◆ Aim of the exercise
Reproduce word for word the lines between those holding "nand4_1, nor4_1, clkdlybuf4s50_1" and "[worst_hold_path]", inclusive, and nothing else from the data below.

┄┄┄┄┄┄

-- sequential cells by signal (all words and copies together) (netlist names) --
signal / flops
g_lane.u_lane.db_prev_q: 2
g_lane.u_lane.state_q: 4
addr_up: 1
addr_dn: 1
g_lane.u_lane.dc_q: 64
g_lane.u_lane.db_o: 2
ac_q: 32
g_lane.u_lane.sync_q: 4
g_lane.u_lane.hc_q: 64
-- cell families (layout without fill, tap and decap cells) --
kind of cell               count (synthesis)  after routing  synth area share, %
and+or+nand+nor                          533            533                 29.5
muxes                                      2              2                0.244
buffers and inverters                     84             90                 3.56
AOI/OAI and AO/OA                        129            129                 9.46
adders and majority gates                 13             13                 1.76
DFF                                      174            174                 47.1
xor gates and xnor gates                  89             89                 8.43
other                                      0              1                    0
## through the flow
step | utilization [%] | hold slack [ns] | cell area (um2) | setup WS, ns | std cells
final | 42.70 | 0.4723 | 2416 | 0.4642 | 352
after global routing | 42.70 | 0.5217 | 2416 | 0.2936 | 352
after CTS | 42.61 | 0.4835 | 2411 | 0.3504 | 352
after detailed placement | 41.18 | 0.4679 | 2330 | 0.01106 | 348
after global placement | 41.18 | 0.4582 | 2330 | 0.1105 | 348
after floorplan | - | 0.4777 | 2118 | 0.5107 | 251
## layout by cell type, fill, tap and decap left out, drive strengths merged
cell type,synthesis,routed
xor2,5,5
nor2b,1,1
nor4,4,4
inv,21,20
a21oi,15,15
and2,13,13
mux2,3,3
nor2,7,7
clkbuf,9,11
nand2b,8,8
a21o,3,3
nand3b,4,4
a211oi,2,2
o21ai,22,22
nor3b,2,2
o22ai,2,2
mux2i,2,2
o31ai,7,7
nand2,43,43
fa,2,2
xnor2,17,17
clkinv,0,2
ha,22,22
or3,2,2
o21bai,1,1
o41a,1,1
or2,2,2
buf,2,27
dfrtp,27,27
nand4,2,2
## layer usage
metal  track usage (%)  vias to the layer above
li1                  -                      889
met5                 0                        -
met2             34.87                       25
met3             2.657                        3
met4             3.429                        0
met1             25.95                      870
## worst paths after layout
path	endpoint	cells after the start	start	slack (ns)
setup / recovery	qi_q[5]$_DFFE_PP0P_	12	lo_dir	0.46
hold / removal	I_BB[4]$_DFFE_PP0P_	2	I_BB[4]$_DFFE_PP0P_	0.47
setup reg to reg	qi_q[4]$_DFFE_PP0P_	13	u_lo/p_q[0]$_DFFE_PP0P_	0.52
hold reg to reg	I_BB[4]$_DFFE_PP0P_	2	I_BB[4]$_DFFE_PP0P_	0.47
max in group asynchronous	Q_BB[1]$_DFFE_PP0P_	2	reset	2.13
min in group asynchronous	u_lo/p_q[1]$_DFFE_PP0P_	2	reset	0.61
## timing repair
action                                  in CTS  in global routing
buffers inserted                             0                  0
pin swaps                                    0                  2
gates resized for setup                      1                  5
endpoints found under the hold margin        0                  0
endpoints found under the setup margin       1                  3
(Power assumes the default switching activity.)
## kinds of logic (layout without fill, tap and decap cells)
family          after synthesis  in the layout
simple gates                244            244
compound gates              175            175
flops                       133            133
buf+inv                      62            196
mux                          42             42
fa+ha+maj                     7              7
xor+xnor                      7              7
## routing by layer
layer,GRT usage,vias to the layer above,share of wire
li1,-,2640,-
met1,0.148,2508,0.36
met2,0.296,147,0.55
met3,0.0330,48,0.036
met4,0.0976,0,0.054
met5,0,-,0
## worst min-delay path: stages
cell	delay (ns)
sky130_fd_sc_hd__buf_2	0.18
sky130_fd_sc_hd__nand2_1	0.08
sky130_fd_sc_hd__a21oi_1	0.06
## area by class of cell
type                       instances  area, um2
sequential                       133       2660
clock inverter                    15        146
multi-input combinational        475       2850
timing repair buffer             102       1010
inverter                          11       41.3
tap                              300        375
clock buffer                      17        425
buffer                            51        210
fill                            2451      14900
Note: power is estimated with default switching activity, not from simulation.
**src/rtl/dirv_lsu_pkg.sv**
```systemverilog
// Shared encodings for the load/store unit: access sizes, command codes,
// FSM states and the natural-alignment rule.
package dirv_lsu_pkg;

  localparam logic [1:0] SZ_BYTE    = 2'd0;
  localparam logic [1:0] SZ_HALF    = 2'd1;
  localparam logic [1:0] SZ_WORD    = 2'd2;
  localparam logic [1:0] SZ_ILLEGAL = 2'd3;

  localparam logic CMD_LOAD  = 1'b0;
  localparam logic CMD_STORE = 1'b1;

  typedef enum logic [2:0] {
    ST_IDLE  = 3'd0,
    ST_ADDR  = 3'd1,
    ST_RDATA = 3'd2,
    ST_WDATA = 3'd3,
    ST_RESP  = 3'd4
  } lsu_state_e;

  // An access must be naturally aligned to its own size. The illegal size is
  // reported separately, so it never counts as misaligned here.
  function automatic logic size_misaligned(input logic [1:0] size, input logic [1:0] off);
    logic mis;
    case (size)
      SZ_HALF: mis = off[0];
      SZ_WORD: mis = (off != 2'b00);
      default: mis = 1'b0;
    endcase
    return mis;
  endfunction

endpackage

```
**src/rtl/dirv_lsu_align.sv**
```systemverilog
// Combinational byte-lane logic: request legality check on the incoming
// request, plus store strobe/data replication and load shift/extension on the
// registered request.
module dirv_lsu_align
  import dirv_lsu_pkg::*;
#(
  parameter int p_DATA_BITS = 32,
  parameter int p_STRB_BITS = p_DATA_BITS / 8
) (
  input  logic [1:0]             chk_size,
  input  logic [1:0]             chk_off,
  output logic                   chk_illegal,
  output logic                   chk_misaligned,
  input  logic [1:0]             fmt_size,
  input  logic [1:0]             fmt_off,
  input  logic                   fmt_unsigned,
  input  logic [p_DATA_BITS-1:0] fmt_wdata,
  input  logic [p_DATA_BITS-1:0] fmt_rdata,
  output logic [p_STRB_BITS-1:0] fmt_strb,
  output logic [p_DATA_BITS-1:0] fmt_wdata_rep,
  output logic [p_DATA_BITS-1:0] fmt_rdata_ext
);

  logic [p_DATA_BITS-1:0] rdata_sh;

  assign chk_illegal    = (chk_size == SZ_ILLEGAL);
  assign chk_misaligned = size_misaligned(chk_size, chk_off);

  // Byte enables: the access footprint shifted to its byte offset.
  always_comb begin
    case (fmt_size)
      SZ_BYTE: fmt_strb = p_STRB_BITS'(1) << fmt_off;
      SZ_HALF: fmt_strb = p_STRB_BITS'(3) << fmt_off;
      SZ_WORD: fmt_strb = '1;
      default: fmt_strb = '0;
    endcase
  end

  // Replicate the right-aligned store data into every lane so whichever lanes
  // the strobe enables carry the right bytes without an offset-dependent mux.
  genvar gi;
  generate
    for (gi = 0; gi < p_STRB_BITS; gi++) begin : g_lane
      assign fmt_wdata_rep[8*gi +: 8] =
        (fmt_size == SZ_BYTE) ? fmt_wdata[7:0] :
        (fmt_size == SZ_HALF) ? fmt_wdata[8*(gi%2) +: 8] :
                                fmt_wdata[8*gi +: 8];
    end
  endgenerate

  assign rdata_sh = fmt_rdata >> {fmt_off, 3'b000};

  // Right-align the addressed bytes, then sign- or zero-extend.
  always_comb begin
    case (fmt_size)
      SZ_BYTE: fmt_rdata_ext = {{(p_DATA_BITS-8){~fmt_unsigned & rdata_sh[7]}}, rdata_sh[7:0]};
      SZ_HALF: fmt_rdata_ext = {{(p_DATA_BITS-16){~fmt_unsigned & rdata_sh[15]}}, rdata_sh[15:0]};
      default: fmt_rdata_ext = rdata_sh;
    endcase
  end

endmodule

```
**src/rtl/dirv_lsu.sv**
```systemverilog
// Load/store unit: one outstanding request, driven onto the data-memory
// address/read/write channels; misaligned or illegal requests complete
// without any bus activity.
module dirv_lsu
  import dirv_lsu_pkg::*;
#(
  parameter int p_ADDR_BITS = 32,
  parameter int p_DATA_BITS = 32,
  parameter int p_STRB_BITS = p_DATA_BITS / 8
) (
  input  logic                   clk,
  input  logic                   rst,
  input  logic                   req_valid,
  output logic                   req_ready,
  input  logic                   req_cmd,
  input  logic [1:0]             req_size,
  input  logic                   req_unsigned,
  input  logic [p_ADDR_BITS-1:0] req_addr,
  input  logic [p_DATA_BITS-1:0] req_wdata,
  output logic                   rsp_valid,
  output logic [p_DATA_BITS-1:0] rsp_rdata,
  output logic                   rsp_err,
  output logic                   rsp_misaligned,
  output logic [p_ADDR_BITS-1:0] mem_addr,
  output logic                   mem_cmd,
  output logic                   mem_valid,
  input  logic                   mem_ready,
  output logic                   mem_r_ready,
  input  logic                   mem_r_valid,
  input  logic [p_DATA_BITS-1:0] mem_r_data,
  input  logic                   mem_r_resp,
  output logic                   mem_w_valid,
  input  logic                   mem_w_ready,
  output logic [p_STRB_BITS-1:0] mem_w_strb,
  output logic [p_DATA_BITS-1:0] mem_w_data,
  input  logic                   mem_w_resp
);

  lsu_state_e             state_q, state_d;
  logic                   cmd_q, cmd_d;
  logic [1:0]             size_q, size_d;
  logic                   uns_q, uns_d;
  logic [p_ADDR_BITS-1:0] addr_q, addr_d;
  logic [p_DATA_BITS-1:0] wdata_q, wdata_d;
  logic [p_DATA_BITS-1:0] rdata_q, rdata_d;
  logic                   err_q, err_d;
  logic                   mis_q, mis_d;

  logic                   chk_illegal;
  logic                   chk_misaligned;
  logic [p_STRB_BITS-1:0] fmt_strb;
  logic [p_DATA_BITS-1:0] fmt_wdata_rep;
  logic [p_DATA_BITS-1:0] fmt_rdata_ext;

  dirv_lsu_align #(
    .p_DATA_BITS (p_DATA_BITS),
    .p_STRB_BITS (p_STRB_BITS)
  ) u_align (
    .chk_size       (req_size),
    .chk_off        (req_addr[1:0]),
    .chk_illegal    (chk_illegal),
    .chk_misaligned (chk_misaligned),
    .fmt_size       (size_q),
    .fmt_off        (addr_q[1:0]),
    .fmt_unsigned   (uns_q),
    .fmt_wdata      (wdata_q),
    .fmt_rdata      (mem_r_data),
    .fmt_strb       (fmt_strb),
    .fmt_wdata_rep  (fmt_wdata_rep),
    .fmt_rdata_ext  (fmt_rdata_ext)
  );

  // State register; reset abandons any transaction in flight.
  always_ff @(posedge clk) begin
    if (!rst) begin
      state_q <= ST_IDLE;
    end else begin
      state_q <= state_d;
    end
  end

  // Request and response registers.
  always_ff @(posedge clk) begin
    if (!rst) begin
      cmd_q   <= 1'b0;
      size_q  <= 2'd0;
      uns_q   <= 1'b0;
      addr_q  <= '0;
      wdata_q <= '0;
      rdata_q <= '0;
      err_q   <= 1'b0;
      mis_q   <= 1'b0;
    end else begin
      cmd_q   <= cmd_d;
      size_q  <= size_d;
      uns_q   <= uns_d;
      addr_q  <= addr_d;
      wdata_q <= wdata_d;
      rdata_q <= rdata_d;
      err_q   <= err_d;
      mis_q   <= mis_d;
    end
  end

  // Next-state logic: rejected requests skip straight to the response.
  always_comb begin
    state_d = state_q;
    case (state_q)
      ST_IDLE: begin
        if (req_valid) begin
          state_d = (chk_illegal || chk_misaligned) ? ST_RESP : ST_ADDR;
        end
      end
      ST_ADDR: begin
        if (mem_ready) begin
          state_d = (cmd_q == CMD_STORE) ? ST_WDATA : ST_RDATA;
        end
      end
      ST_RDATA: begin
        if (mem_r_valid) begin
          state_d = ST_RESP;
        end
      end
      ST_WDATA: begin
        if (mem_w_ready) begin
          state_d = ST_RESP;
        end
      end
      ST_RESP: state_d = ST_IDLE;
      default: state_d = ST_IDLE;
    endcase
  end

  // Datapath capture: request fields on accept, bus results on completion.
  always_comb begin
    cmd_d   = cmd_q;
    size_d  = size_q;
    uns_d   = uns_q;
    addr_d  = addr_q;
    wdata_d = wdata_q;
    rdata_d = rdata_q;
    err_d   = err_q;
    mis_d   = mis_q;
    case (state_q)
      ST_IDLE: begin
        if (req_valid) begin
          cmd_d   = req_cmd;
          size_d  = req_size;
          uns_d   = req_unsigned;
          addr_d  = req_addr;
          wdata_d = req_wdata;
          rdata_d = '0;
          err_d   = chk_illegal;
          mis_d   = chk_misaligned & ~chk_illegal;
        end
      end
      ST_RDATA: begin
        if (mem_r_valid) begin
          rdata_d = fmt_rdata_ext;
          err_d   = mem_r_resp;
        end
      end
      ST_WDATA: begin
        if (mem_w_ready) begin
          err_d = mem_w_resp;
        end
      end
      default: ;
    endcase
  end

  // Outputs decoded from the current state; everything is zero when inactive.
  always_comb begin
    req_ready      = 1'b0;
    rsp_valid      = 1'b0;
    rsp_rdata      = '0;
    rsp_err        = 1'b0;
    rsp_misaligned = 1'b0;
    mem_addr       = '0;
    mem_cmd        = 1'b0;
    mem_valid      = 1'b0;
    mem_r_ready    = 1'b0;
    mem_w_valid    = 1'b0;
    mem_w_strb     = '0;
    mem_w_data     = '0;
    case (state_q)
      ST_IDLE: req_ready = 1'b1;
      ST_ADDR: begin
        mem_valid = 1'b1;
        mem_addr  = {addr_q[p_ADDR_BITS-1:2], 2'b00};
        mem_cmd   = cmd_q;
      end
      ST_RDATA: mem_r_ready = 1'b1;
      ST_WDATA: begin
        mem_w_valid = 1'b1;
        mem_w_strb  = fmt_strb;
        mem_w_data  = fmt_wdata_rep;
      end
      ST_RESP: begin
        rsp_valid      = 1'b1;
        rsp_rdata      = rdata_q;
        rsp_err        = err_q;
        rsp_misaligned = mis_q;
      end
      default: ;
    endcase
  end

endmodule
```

┄┄┄┄┄┄

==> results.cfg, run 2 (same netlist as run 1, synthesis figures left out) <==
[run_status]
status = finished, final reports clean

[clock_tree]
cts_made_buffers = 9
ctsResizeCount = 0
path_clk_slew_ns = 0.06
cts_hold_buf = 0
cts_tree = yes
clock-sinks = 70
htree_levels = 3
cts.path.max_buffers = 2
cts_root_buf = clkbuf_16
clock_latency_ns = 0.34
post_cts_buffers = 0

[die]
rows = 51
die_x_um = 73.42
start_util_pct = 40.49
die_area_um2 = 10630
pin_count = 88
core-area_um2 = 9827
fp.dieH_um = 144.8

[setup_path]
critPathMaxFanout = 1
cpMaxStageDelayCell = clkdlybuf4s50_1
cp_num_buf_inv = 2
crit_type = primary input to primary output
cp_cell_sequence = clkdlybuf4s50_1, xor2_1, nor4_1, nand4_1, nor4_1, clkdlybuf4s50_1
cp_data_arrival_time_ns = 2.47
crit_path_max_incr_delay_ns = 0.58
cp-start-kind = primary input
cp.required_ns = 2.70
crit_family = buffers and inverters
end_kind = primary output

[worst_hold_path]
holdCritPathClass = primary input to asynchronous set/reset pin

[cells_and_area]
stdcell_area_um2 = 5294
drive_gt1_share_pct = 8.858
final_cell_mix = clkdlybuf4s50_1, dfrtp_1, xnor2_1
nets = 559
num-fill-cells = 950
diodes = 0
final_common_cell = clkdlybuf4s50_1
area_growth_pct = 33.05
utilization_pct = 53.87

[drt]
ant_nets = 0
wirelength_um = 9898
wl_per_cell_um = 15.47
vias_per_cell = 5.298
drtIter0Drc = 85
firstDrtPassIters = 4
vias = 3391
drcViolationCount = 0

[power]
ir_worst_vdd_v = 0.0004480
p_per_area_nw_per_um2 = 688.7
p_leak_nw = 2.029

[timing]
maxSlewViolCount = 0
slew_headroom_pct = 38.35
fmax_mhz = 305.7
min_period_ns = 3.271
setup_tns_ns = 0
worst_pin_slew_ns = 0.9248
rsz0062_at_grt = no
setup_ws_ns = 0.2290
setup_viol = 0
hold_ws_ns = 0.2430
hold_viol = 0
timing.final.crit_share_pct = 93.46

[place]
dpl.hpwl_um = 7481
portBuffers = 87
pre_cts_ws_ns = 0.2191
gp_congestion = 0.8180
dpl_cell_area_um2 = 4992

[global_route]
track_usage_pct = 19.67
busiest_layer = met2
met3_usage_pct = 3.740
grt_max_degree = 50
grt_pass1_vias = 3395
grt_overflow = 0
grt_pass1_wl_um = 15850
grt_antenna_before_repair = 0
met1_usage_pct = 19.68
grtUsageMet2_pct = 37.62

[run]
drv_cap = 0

┄┄┄┄┄┄

◆ Exercise response
cp_cell_sequence = clkdlybuf4s50_1, xor2_1, nor4_1, nand4_1, nor4_1, clkdlybuf4s50_1
cp_data_arrival_time_ns = 2.47
crit_path_max_incr_delay_ns = 0.58
cp-start-kind = primary input
cp.required_ns = 2.70
crit_family = buffers and inverters
end_kind = primary output

[worst_hold_path]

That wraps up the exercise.